Y a-t-il des populations d’utilisateurs plus exposées ?

La réponse à cette question est assez standard. Les populations les plus susceptibles de recevoir des volumes importants de mails sont celles qui sont en contact, en interne ou en externe, avec un nombre important de personnes, et plus particulièrement si ces dernières connaissent un certain « renouvellement » de leurs contacts (nouveaux contacts, relations irrégulières avec certains contacts). Situation très normale si l’on considère qu’il y a à la fois une composante « d’activité » et une composante « relationnelle » (développer son réseau et ses échanges) dans le travail du « Knowledge Worker ».

On peut donc identifier les employés de :

  • Grandes entreprises multinationales à organisation matricielle et projets transverses
  • Services professionnels (conseil, avocats, communication et publicité,…)
  • Fonctions ayant nécessairement besoin de développer des relations pour fonctionner : R&D, Veille, Marketing et étude de marché,…
  • Fonctions en contact avec les clients et les fournisseurs : Commercial, Achats.

 

Est-ce un problème individuel ou de groupe ?

Jusqu’à présent, dans ce billet, la productivité du mail a été considérée sous un angle essentiellement individuel. Ce qui est naturel, la boite mail étant quelque chose de fondamentalement personnel et liée à la protection de la confidentialité. Beaucoup de problèmes découlent néanmoins de l’absence de partage des informations échangées via la messagerie.

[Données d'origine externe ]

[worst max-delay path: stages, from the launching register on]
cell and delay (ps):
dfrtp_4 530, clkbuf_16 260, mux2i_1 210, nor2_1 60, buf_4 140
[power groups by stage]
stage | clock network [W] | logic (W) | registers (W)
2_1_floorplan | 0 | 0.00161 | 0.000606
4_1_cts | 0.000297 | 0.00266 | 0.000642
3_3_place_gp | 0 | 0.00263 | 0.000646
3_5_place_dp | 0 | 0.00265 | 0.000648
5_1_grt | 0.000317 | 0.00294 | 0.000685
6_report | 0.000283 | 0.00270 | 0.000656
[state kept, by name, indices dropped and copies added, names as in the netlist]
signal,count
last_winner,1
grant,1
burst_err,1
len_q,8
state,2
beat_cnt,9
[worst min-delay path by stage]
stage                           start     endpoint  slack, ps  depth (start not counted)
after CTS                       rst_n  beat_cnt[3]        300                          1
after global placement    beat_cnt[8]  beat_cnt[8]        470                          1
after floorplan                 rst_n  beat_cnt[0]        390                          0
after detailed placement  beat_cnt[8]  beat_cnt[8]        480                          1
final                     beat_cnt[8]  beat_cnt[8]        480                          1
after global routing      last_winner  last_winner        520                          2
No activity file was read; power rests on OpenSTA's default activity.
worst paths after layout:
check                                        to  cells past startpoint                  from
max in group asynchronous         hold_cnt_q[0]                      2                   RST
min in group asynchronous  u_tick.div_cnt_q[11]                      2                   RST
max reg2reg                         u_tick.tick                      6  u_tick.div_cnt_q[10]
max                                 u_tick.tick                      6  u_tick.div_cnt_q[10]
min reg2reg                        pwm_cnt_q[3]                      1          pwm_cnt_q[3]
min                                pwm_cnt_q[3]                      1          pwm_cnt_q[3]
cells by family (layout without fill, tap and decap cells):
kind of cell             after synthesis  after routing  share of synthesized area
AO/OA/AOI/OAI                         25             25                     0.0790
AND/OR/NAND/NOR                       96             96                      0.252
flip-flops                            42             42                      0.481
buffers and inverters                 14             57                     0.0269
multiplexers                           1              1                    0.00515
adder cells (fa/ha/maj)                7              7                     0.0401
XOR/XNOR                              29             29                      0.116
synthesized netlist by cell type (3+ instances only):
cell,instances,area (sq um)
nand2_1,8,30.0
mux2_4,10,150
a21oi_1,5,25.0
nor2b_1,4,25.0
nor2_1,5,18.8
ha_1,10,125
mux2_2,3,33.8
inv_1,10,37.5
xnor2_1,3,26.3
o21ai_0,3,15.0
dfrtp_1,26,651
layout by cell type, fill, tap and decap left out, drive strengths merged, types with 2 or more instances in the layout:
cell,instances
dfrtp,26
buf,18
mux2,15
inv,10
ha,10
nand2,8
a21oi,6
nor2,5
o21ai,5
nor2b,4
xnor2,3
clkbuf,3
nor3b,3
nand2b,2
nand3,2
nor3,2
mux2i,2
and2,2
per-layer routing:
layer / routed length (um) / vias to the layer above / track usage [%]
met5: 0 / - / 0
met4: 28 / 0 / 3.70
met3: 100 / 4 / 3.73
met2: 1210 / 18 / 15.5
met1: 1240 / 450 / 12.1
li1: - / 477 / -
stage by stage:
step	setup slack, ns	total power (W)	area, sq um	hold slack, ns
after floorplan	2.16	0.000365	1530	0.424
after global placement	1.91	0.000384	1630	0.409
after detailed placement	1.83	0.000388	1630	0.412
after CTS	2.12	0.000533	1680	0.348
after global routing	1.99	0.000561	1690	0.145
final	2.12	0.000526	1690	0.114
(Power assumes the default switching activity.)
$ cat config.mk
export PLATFORM = sky130hd
export DESIGN_NAME = uart_tx_arbiter
export DESIGN_NICKNAME = d
export VERILOG_FILES = /design/src/rtl/uart_tx_arbiter.sv
export SDC_FILE = /design/constraint.sdc
export NUM_CORES = 1
export LEC_CHECK = 0
export CORE_AREA = 2 2 53 65
export CTS_CLUSTER_DIAMETER = 120
export DETAILED_ROUTE_END_ITERATION = 16
export DIE_AREA = 0 0 55 67
export PLACE_DENSITY = 0.73
export SLEW_MARGIN = 5
export SYNTH_ARGS = -nofsm -noshare
export SYNTH_HDL_FRONTEND = slang
export SYNTH_SLANG_ARGS = --single-unit
$ cat constraint.sdc
create_clock -name clk -period 5.2 [get_ports clk]
set_input_delay 0.52 -clock clk [delete_from_list [all_inputs] [get_ports clk]]
set_output_delay 0.52 -clock clk [all_outputs]
set_load 0.02 [all_outputs]
## src/rtl/mux_rr_param_pkg.sv

```systemverilog
// Shared constants for the round-robin / fixed-select channel mux.
// The mode encodings here are used by the RTL and by the testbench.
package mux_rr_param_pkg;

    typedef enum logic {
        MODE_FIXED = 1'b0,
        MODE_RR    = 1'b1
    } mode_e;

    // Index width for n channels, never narrower than one bit.
    function automatic int sel_width(input int n);
        return (n <= 2) ? 1 : $clog2(n);
    endfunction

endpackage

```

## src/rtl/mux_rr_param_rr_arb.sv

```systemverilog
// Rotating-priority search: finds the first set request at or after ptr,
// wrapping modulo NUM_CH.
module rr_arb
    import mux_rr_param_pkg::*;
#(
    parameter  int NUM_CH = 4,
    localparam int SEL_W  = sel_width(NUM_CH)
) (
    input  logic [NUM_CH-1:0] req,
    input  logic [SEL_W-1:0]  ptr,
    output logic              gnt_valid,
    output logic [SEL_W-1:0]  idx
);

    // NOTE: every output gets a default before the loop, so no path leaves
    // them unassigned and no latch is inferred.
    always_comb begin
        gnt_valid = 1'b0;
        idx       = '0;
        // Scan farthest-first so the request closest to ptr is the last write.
        for (int k = NUM_CH - 1; k >= 0; k--) begin
            int j;
            j = int'(ptr) + k;
            if (j >= NUM_CH) j = j - NUM_CH;
            if (req[j]) begin
                gnt_valid = 1'b1;
                idx       = SEL_W'(j);
            end
        end
    end

endmodule

```

## src/rtl/mux_rr_param.sv

```systemverilog
// Channel mux with fixed or round-robin selection feeding a single registered
// output stage with valid/ready flow control.
module mux_rr_param
    import mux_rr_param_pkg::*;
#(
    parameter  int WIDTH  = 2,
    parameter  int NUM_CH = 4,
    localparam int SEL_W  = sel_width(NUM_CH)
) (
    input  logic                    clk,
    input  logic                    reset_L,
    input  logic                    mode,
    input  logic [SEL_W-1:0]        selector,
    input  logic [NUM_CH*WIDTH-1:0] data_in,
    input  logic [NUM_CH-1:0]       valid_in,
    input  logic                    ready_in,
    output logic [NUM_CH-1:0]       pop_out,
    output logic [WIDTH-1:0]        data_out,
    output logic                    valid_out,
    output logic [SEL_W-1:0]        sel_out
);

    logic                  load;
    logic                  grant;
    logic                  arb_valid;
    logic                  cand_valid;
    logic [SEL_W-1:0]      arb_idx;
    logic [SEL_W-1:0]      cand;
    logic [SEL_W-1:0]      ptr;
    logic [SEL_W-1:0]      ptr_next;
    logic [WIDTH-1:0]      data_next;
    logic [2**SEL_W-1:0]   valid_pad;

    rr_arb #(.NUM_CH(NUM_CH)) u_arb (
        .req       (valid_in),
        .ptr       (ptr),
        .gnt_valid (arb_valid),
        .idx       (arb_idx)
    );

    // Padding valid_in to the full selector range makes out-of-range
    // selector values read as "not valid", so they can never grant.
    always_comb begin
        valid_pad               = '0;
        valid_pad[NUM_CH-1:0]   = valid_in;
        if (mode == MODE_RR) begin
            cand       = arb_idx;
            cand_valid = arb_valid;
        end else begin
            cand       = selector;
            cand_valid = valid_pad[selector];
        end
    end

    assign load  = !valid_out || ready_in;
    assign grant = reset_L && load && cand_valid;

    always_comb begin
        pop_out   = '0;
        data_next = '0;
        for (int i = 0; i < NUM_CH; i++) begin
            if (grant && cand == SEL_W'(i)) begin
                pop_out[i] = 1'b1;
                data_next  = data_in[i*WIDTH +: WIDTH];
            end
        end
    end

    assign ptr_next = (cand == SEL_W'(NUM_CH - 1)) ? '0 : cand + SEL_W'(1);

    // NOTE: state registers use non-blocking assignments so every flop samples
    // pre-edge values regardless of statement order.
    always_ff @(posedge clk or negedge reset_L) begin
        if (!reset_L) begin
            data_out  <= '0;
            valid_out <= 1'b0;
            sel_out   <= '0;
            ptr       <= '0;
        end else begin
            if (load) begin
                valid_out <= grant;
                data_out  <= data_next;
                sel_out   <= grant ? cand : '0;
            end
            if (grant) ptr <= ptr_next;
        end
    end

endmodule
```

## config.mk

```make
export PLATFORM = sky130hd
export DESIGN_NAME = mux_rr_param
export DESIGN_NICKNAME = d
export VERILOG_FILES = /design/src/rtl/mux_rr_param_pkg.sv /design/src/rtl/mux_rr_param_rr_arb.sv /design/src/rtl/mux_rr_param.sv
export SDC_FILE = /design/constraint.sdc
export NUM_CORES = 1
export LEC_CHECK = 0
export ABC_AREA = 1
export BUFFER_PORTS_ARGS = -buffer_cell sky130_fd_sc_hd__buf_2
export CORE_MARGIN = 4
export CORE_UTILIZATION = 49
export DETAILED_ROUTE_END_ITERATION = 10
export GPL_ROUTABILITY_DRIVEN = 0
export PLACE_DENSITY = 0.77
export SLEW_MARGIN = 20
export SYNTH_ARGS = -nofsm -noshare
export SYNTH_HDL_FRONTEND = slang
export SYNTH_SLANG_ARGS = --single-unit
```

## constraint.sdc

```tcl
create_clock -name clk -period 2.55 [get_ports clk]
set_input_delay 0.255 -clock clk [delete_from_list [all_inputs] [get_ports clk]]
set_output_delay 0.255 -clock clk [all_outputs]
set_load 0.01 [all_outputs]
```

# Word level (Yosys, flattened, before mapping)
# Index checks and enable logic that the tools add are counted.
[totals]
register_bits = 7
out_inout_bits = 9
word_cells = 71
[classes]
addsub = 8
n_lt_le_gt_ge = 9
n_eq_ne = 3
n_mux = 38
reduce_logical = 9
[op_table]
columns = ["op", "n"]
rows = [
  ["32-bit by 4-bit less-than comparator with 1-bit output (second input constant)", 4],
  ["32-bit 2-to-1 mux", 4],
  ["32-bit by 4-bit >= comparator with 1-bit output (second input constant)", 3],
  ["32-bit by 4-bit subtractor with 32-bit output (second input constant)", 3],
  ["2-bit 2-to-1 mux", 11],
  ["1-bit 2-to-1 mux", 18],
  ["1-bit binary-select mux with 2-bit select", 5],
  ["2-bit by 2-bit adder with 3-bit output (second input constant)", 2],
  ["1-bit logical AND", 6],
  ["2-bit == test (second input constant)", 2],
  ["2-bit by 3-bit subtractor with 4-bit output (second input constant)", 1],
  ["2-bit by 1-bit adder with 3-bit output (second input constant)", 1],
  ["2-bit by 3-bit >= comparator with 1-bit output (second input constant)", 1],
  ["2-bit by 3-bit less-than comparator with 1-bit output (second input constant)", 1],
  ["2-bit by 1-bit adder with 2-bit output (second input constant)", 1],
  ["2-bit by 1-bit == test with 1-bit output (second input constant)", 1],
  ["2-bit zero test", 1],
  ["1-bit zero test", 1],
  ["1-bit logical OR", 1],
]

# Depth between registers and ports, before layout
[logic_depth]
ltp_word = 17
ltp_mapped = 20
depth_no_buf = 20

# Cells and area by module
# A second synthesis with hierarchy kept.
[unflattened]
cells_unflattened = 128
hier_area_um2 = 802.0
[modules_own_cells]
columns = ["mod", "n_inst", "cells_each", "area_per_inst_um2"]
rows = [
  ["mux_rr_param", 1, 82, 589.3],
  ["rr_arb", 1, 46, 212.7],
]

# Worst setup path before layout
# No wires, ideal clock.
[synth_path]
kind = "register to register"
start = "register ptr[0]"
end = "register data_out[0]"
setup_ns = 0.065
arrival_time_ns = 1.955
required_time_ns = 2.485
slack_ns = 0.530
path_stages_with_launch = 20
cell_sequence = "dfrtp_1 > buf_6 > nand2_1 > nand2_2 > nand2_1 > nand2_2 > nor2_2 > nor2_1 > nand3_1 > nand3_1 > o21ai_2 > inv_1 > ha_1 > nor2_1 > nand4_1 > nand2_1 > nand2_1 > nand2_1 > nand2_1 > nand2_1"
[synth_via]
elab_chain_len = 17
word_cells_on_any_way = 50
cone_classes = "7 x add/sub; 4 x order compare; 3 x eq/ne; 30 x mux; 6 x reduce/logical"
[synth_lines]
columns = ["item", "line", "text"]
rows = [
  ["from (decl)", "mux_rr_param.sv:29", "logic [SEL_W-1:0] ptr;"],
  ["from (signal assigned)", "mux_rr_param.sv:85", "if (grant) ptr <= ptr_next;"],
  ["2-bit by 2-bit adder with 3-bit output", "mux_rr_param_rr_arb.sv:23", "j = int'(ptr) + k;"],
  ["32-bit by 4-bit subtractor with 32-bit output / 32-bit by 4-bit >= comparator with 1-bit output (equally long branches)", "mux_rr_param_rr_arb.sv:24", "if (j >= NUM_CH) j = j - NUM_CH;"],
  ["32-bit 2-to-1 mux", "mux_rr_param_rr_arb.sv:24", ""],
  ["1-bit binary-select mux with 2-bit select", "mux_rr_param_rr_arb.sv:25", "if (req[j]) begin"],
  ["1-bit 2-to-1 mux (implied by the code) (2 in series)", "mux_rr_param_rr_arb.sv:25", ""],
  ["2-bit 2-to-1 mux / 1-bit 2-to-1 mux (equally long branches) (4 in series)", "mux_rr_param_rr_arb.sv:25", ""],
  ["2-bit 2-to-1 mux / 1-bit 2-to-1 mux (equally long branches)", "mux_rr_param.sv:46", "if (mode == MODE_RR) begin"],
  ["2-bit zero test / 1-bit logical AND (equally long branches)", "mux_rr_param.sv:62, mux_rr_param.sv:56", ""],
  ["1-bit logical AND", "mux_rr_param.sv:62", "if (grant && cand == SEL_W'(i)) begin"],
  ["2-bit 2-to-1 mux (3 in series)", "mux_rr_param.sv:62", ""],
  ["2-bit 2-to-1 mux *", "mux_rr_param.sv:62", ""],
  ["to (signal assigned)", "mux_rr_param.sv:82", "data_out <= data_next;"],
  ["to (decl)", "mux_rr_param.sv:18", "output logic [WIDTH-1:0] data_out,"],
]
# Mark *: on every way between the ends. The rest lies on a longest branch, timed or not. The select of a mux whose other input is x is not followed.
# A chain may end at the register's enable or synchronous reset.

# Worst setup path after layout
[layout_path]
start = "register ptr[0]"
end = "output port pop_out[0]"
[layout_via]
elab_chain_len = 14
word_cells_on_any_way = 41
cone_classes = "7 x add/sub; 4 x order compare; 27 x mux; 3 x reduce/logical"
[layout_lines]
columns = ["item", "line", "text"]
rows = [
  ["2-bit by 2-bit adder with 3-bit output", "mux_rr_param_rr_arb.sv:23", ""],
  ["32-bit by 4-bit subtractor with 32-bit output / 32-bit by 4-bit >= comparator with 1-bit output (equally long branches)", "mux_rr_param_rr_arb.sv:24", ""],
  ["32-bit 2-to-1 mux", "mux_rr_param_rr_arb.sv:24", ""],
  ["1-bit binary-select mux with 2-bit select", "mux_rr_param_rr_arb.sv:25", ""],
  ["1-bit 2-to-1 mux (implied by the code) (2 in series)", "mux_rr_param_rr_arb.sv:25", ""],
  ["2-bit 2-to-1 mux / 1-bit 2-to-1 mux (equally long branches) (4 in series)", "mux_rr_param_rr_arb.sv:25", ""],
  ["2-bit 2-to-1 mux / 1-bit 2-to-1 mux (equally long branches)", "mux_rr_param.sv:46", ""],
  ["2-bit zero test / 1-bit logical AND (equally long branches)", "mux_rr_param.sv:62, mux_rr_param.sv:56", ""],
  ["1-bit logical AND *", "mux_rr_param.sv:62", ""],
  ["1-bit 2-to-1 mux *", "mux_rr_param.sv:62", ""],
  ["to (decl)", "mux_rr_param.sv:17", "output logic [NUM_CH-1:0] pop_out,"],
]
# Marked as above.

On peut considérer que ce n’est qu’un problème temporaire. Le développement des outils collaboratifs (nous ne sommes qu’au début de leur démocratisation et de leur généralisation) ainsi que mécanismes de partage des informations personnelles (de type OpenSocial) couvriront ce point à terme. Malheureusement, même si les lendemains sont fleuris, on ne peut pas toujours les attendre (d’autant plus qu’ils sont toujours beaucoup plus loin qu’on ne le pense). Ma conviction est que la productivité du mail possède une dimension collective, peu couverte actuellement, qui constitue pourtant une étape intermédiaire, avec une valeur ajoutée certaine, avant d’atteindre une cible plus ambitieuse à plus long terme. Je développerai ce point dans un prochain billet (d’autant plus que l’on me reproche la longueur de mes billets).